ACTIVITY
Return the lines below that carry the word "Maximum".

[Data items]
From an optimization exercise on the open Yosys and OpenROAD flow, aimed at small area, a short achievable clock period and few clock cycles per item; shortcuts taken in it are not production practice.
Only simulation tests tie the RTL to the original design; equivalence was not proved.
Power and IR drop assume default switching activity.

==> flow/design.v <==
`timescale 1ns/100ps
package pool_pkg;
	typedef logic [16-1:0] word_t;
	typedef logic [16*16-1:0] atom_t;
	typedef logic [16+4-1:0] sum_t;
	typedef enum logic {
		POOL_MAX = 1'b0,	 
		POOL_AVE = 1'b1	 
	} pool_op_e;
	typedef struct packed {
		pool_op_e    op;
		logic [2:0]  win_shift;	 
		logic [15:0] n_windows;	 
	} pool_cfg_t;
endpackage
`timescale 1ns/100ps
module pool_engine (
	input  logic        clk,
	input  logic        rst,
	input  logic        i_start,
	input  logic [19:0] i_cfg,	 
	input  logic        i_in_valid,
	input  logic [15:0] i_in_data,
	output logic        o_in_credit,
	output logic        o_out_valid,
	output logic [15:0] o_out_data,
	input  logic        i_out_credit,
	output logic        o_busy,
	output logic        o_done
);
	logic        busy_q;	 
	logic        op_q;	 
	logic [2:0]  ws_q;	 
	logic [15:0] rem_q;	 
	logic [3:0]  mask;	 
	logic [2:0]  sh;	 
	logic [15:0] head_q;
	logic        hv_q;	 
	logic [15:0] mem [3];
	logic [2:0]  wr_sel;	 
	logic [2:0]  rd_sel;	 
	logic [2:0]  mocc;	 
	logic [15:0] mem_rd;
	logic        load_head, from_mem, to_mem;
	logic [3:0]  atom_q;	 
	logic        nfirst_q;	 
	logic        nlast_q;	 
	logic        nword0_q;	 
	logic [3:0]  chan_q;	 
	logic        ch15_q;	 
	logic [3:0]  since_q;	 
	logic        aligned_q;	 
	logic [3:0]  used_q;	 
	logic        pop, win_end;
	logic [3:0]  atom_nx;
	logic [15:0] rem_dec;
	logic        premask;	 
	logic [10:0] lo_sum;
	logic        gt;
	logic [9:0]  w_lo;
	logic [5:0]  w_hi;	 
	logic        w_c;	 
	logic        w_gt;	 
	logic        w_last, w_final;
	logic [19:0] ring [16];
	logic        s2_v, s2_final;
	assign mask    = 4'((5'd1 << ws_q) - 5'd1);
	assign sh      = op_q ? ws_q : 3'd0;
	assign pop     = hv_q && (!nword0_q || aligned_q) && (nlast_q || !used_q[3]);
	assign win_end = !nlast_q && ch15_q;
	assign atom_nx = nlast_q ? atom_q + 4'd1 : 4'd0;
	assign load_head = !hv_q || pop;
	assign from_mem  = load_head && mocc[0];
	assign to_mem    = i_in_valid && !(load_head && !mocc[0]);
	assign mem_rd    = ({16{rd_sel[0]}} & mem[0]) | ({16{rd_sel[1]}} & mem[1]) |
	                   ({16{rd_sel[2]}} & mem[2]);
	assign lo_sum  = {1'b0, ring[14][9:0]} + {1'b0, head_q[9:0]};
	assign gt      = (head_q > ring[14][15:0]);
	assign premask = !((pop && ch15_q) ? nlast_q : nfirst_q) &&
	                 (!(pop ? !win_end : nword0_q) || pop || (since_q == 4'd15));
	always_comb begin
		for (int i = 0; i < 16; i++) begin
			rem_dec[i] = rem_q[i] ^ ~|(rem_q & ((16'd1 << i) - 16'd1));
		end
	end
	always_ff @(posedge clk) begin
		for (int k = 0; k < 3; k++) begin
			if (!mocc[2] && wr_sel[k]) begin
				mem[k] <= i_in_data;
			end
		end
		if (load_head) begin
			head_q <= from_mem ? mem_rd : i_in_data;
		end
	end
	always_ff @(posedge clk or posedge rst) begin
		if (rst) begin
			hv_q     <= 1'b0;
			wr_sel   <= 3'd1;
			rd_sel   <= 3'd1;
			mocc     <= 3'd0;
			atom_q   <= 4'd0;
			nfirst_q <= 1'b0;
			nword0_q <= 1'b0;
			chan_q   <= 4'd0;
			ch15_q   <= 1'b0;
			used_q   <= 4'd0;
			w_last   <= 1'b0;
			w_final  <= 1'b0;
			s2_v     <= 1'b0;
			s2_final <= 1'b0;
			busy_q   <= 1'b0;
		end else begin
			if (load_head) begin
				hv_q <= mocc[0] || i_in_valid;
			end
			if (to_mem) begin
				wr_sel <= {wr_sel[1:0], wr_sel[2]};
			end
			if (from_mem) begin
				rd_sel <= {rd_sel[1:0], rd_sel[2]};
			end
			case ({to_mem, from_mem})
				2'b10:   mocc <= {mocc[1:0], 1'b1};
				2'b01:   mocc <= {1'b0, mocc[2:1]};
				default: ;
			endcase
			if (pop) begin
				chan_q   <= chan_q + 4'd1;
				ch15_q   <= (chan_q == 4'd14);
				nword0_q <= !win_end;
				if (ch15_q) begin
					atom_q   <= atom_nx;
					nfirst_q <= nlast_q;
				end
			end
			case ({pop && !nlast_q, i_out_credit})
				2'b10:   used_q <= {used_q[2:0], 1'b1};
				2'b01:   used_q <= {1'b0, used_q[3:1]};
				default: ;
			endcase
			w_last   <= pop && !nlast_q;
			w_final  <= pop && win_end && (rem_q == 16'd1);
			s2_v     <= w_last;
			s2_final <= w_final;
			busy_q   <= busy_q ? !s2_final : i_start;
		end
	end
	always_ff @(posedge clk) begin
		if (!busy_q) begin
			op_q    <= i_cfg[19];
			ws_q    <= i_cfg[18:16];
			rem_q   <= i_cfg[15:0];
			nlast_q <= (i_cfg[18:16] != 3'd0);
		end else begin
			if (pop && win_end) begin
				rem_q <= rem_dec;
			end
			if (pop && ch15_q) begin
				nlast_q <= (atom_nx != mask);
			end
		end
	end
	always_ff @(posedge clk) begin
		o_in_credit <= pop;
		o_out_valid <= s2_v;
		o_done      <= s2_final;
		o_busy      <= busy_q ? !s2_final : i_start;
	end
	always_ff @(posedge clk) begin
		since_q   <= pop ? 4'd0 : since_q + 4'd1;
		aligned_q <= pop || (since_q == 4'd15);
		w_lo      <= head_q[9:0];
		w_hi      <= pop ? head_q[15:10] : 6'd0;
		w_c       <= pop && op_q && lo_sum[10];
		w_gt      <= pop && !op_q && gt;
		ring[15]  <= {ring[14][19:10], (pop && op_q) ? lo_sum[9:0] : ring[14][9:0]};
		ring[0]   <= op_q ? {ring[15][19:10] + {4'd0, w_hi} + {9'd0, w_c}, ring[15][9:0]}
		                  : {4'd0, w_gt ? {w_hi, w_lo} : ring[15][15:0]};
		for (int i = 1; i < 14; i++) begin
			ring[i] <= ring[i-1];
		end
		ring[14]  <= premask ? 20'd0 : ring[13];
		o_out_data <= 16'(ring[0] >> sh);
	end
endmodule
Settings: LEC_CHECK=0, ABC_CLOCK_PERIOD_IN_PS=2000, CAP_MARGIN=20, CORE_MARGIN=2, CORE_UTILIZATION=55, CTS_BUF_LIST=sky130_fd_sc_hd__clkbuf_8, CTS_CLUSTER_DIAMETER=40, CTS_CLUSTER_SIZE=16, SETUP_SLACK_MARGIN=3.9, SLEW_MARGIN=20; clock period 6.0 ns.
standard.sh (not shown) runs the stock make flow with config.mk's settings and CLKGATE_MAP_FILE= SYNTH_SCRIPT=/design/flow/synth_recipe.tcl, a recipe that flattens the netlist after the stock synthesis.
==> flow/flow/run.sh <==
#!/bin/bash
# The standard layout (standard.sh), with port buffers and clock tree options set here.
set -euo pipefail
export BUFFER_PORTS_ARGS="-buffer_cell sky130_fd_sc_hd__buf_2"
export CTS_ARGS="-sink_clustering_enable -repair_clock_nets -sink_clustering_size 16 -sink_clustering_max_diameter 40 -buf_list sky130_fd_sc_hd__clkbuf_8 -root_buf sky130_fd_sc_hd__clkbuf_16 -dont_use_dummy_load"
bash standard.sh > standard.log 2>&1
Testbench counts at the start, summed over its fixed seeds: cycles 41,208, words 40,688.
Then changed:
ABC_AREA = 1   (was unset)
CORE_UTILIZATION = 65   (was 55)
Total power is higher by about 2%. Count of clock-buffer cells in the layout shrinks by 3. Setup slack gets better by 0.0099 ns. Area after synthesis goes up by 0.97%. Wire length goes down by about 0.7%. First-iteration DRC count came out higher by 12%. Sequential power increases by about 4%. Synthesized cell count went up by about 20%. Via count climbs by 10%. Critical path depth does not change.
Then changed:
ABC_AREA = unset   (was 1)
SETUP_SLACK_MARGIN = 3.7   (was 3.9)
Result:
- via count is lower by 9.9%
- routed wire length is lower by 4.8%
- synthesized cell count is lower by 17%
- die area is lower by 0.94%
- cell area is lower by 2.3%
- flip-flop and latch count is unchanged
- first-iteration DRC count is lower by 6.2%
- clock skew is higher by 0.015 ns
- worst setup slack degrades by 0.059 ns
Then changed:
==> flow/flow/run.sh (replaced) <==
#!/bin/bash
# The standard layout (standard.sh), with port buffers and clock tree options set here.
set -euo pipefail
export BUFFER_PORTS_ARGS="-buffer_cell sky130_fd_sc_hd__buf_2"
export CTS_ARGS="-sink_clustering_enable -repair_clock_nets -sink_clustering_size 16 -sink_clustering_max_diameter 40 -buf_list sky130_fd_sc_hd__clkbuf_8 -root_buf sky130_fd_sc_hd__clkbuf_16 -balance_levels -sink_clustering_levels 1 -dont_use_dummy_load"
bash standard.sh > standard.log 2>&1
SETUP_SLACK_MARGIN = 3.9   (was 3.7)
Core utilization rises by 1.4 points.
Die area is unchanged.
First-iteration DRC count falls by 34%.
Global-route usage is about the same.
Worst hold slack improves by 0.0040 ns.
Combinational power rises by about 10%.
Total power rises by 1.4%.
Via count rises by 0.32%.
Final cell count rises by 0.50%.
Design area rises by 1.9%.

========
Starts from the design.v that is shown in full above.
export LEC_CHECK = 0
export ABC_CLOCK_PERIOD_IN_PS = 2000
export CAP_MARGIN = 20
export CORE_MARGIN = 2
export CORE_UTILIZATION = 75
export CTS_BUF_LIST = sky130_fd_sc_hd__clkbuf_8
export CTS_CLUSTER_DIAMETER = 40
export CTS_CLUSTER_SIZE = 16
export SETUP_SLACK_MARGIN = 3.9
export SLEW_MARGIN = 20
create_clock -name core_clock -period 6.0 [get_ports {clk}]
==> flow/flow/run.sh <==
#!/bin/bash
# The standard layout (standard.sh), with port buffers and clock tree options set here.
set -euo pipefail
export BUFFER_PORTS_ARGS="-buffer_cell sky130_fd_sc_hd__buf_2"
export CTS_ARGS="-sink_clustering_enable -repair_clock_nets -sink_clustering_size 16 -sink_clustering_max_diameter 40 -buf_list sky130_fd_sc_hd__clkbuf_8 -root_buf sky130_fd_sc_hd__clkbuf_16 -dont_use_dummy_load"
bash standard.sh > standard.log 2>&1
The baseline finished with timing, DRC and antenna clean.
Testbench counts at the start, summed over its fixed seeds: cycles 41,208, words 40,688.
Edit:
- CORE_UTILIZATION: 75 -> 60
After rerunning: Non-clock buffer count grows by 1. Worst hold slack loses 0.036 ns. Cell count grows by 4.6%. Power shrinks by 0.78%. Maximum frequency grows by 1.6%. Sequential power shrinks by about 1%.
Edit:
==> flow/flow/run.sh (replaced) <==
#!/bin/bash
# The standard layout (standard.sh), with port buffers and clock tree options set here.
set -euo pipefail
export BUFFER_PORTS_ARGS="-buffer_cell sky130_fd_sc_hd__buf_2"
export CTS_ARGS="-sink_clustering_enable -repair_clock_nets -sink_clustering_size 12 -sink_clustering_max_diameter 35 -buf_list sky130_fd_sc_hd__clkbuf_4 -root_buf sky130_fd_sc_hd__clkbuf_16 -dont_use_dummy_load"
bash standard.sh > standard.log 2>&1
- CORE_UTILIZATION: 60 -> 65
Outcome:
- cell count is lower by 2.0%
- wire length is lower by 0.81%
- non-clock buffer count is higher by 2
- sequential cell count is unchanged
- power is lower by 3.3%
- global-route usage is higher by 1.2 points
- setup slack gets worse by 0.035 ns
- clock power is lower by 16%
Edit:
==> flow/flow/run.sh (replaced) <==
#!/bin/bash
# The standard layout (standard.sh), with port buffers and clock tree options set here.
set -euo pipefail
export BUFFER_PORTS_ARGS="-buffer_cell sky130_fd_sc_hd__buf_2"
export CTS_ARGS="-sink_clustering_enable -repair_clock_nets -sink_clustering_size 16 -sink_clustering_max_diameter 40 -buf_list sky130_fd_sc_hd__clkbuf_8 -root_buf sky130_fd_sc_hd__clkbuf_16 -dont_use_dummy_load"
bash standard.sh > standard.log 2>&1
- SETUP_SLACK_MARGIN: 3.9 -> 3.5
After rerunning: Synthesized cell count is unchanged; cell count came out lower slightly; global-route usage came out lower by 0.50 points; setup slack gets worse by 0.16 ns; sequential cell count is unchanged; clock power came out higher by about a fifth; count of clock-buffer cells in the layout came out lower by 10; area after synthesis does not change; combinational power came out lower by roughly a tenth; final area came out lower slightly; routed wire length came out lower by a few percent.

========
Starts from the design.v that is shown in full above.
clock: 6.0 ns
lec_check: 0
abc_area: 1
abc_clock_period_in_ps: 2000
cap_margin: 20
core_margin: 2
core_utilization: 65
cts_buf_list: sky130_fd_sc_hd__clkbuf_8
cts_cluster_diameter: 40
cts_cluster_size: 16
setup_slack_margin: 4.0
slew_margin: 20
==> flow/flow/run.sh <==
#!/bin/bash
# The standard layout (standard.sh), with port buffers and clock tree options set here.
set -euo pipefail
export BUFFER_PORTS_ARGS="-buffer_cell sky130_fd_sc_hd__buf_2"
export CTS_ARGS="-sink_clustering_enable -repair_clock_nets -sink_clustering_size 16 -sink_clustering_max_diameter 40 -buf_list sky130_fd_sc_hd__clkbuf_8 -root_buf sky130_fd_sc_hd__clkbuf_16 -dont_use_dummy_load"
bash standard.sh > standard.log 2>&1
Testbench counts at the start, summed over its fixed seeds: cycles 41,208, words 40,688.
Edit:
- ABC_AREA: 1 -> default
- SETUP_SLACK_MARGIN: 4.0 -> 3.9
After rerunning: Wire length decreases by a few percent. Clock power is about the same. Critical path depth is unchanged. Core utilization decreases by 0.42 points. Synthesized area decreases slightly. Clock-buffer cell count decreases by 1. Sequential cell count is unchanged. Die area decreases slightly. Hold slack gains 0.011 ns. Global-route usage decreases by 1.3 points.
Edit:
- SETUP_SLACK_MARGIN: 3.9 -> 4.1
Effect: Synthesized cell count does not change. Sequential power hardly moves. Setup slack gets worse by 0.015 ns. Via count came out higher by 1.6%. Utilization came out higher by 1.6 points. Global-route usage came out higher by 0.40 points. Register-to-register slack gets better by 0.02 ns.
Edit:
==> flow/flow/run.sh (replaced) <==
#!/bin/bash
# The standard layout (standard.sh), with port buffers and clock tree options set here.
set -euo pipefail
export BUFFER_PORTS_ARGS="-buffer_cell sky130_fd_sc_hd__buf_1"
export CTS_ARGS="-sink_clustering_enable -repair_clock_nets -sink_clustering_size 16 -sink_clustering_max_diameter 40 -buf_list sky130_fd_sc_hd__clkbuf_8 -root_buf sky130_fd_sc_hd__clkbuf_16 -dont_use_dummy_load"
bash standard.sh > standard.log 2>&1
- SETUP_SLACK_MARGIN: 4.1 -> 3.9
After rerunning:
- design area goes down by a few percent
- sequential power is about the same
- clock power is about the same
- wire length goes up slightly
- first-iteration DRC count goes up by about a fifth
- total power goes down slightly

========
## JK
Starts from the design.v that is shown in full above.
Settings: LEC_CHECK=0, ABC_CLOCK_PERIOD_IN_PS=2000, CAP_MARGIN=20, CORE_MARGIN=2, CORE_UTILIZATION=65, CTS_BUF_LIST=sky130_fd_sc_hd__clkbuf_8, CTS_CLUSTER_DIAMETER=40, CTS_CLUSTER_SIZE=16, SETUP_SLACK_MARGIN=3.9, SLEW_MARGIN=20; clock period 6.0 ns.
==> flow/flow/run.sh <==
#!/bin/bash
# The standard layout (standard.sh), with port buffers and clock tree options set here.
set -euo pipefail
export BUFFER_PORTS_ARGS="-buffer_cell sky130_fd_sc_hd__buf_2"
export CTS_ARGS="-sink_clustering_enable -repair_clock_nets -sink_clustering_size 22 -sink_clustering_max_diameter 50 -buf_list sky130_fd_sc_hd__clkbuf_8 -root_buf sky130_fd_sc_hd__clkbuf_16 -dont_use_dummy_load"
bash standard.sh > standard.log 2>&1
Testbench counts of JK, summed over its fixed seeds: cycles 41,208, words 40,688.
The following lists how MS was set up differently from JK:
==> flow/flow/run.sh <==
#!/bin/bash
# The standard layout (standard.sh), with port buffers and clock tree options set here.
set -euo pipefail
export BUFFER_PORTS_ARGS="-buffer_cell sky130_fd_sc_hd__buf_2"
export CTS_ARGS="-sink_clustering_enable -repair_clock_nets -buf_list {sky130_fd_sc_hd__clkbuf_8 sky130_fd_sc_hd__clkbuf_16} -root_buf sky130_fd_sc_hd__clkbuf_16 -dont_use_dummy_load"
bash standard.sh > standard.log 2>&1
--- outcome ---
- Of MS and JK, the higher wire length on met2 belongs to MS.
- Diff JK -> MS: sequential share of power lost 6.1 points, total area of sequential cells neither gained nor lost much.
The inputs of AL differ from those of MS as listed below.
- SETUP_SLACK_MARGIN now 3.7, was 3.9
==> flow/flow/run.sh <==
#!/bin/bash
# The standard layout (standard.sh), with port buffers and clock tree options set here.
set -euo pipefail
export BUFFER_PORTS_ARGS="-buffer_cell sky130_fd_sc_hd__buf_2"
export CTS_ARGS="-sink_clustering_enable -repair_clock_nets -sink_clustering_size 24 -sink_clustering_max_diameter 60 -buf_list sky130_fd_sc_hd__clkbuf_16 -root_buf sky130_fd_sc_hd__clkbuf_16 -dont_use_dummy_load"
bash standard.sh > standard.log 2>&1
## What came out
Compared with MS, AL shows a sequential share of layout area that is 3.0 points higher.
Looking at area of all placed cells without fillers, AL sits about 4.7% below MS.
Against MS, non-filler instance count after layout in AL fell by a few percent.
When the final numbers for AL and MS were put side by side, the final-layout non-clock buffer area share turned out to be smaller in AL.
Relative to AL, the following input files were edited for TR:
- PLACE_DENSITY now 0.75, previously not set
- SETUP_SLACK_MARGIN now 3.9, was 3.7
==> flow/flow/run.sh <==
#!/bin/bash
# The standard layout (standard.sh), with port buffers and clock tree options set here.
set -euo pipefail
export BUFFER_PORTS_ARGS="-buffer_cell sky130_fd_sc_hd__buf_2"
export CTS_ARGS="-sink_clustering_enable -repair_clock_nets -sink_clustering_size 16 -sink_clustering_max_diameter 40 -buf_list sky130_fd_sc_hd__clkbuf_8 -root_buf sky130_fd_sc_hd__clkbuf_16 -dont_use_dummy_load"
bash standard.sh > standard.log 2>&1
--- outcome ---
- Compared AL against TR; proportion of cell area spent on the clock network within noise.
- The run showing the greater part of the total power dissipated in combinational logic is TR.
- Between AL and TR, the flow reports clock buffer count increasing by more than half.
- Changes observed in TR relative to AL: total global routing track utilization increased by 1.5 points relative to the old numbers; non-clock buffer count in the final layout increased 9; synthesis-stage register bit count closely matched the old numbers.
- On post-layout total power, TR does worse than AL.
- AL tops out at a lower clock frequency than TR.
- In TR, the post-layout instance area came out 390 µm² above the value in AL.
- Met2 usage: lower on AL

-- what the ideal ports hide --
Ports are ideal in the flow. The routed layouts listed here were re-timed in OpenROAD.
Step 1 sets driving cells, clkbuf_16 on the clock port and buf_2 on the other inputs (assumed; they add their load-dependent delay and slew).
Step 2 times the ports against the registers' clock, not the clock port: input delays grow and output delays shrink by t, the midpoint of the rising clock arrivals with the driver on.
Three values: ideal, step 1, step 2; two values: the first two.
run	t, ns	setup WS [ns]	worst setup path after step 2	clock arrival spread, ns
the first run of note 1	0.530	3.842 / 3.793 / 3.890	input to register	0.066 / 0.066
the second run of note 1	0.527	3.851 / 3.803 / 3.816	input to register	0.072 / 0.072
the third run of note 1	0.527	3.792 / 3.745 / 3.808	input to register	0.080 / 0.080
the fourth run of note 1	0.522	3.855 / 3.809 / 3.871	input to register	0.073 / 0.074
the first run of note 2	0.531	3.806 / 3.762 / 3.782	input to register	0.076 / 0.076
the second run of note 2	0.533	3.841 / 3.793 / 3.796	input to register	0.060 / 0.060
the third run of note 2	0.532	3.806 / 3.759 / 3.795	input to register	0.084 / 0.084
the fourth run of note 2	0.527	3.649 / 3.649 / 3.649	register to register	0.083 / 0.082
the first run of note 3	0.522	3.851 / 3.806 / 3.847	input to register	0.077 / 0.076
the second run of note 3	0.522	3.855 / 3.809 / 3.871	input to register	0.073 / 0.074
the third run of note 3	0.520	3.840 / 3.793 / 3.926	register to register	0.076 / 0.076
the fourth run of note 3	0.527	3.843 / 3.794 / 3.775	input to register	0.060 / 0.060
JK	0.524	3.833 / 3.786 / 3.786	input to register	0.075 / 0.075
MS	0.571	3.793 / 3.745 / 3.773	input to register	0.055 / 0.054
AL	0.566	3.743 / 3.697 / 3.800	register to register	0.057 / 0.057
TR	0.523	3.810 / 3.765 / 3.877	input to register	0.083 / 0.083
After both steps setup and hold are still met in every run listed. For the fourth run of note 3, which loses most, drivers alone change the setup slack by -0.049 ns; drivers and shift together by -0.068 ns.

...

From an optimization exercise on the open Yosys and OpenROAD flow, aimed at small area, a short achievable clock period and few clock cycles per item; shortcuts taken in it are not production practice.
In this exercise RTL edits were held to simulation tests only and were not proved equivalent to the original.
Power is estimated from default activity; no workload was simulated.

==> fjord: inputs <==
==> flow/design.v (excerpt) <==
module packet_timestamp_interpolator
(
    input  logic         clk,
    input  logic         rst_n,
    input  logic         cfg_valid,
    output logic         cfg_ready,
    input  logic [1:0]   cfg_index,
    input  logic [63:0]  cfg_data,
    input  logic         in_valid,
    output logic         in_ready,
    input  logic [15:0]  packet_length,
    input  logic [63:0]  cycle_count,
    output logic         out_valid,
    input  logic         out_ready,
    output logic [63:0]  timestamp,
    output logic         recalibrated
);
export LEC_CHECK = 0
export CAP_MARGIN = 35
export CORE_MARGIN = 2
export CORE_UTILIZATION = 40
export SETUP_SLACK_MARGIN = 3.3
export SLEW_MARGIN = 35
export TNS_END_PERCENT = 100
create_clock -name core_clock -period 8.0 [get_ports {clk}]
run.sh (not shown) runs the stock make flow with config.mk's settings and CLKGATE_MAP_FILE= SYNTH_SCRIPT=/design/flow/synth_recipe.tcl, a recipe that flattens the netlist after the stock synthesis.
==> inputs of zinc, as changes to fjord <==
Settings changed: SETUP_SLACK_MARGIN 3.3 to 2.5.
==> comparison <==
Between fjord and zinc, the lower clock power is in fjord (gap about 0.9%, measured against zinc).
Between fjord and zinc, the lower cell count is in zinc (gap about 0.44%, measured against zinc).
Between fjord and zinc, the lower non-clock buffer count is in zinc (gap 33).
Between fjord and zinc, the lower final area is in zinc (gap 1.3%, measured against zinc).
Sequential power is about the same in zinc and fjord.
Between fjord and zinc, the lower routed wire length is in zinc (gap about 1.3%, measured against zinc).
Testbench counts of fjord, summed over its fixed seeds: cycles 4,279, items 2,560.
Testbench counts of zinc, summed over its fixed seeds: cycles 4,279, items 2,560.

==

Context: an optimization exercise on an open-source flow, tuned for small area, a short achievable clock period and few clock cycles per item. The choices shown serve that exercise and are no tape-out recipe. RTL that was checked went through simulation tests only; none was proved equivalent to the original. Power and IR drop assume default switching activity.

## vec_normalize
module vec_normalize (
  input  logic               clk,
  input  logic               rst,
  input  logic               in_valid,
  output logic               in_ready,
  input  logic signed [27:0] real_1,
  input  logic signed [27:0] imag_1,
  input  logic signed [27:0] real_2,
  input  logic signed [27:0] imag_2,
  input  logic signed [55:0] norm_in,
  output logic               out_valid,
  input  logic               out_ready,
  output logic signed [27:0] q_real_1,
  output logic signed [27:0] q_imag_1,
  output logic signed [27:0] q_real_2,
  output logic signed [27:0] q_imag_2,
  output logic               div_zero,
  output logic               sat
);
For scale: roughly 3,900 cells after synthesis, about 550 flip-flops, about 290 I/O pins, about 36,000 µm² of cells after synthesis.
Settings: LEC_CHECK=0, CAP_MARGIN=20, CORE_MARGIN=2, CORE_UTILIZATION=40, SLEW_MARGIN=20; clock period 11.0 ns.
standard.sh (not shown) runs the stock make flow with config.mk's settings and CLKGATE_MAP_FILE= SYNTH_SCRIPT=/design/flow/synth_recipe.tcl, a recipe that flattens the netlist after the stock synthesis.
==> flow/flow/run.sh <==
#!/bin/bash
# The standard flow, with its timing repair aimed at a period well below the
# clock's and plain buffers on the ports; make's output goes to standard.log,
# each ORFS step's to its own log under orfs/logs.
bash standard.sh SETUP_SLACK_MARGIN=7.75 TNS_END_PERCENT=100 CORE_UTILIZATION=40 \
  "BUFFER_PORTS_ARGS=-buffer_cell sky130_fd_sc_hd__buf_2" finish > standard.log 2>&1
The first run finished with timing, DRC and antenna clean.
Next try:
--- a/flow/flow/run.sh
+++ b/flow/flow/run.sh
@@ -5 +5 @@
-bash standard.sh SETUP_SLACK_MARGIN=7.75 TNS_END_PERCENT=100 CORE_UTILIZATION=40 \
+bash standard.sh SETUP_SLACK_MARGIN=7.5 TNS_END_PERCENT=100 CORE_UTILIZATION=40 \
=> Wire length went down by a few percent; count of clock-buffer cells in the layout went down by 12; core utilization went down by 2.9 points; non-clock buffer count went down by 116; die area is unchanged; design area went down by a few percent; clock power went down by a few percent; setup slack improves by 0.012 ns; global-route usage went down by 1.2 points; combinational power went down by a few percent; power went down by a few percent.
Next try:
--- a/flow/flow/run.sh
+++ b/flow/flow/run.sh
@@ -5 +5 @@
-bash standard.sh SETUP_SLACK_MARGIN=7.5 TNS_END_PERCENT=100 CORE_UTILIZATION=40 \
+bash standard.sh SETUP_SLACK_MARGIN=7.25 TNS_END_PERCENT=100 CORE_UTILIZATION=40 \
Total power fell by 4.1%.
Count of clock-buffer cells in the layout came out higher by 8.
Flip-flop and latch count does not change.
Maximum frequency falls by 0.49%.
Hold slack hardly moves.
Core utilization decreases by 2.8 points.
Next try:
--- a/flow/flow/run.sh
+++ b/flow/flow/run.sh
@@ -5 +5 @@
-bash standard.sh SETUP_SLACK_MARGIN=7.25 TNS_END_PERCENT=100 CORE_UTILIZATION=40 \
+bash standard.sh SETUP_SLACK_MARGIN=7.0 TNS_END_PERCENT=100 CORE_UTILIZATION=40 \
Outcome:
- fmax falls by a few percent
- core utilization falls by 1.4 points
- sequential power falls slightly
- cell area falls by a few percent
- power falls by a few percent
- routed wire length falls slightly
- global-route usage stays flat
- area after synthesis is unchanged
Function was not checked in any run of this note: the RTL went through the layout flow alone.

RESULT FOR THIS EXERCISE
After rerunning: Non-clock buffer count grows by 1. Worst hold slack loses 0.036 ns. Cell count grows by 4.6%. Power shrinks by 0.78%. Maximum frequency grows by 1.6%. Sequential power shrinks by about 1%.
Maximum frequency falls by 0.49%.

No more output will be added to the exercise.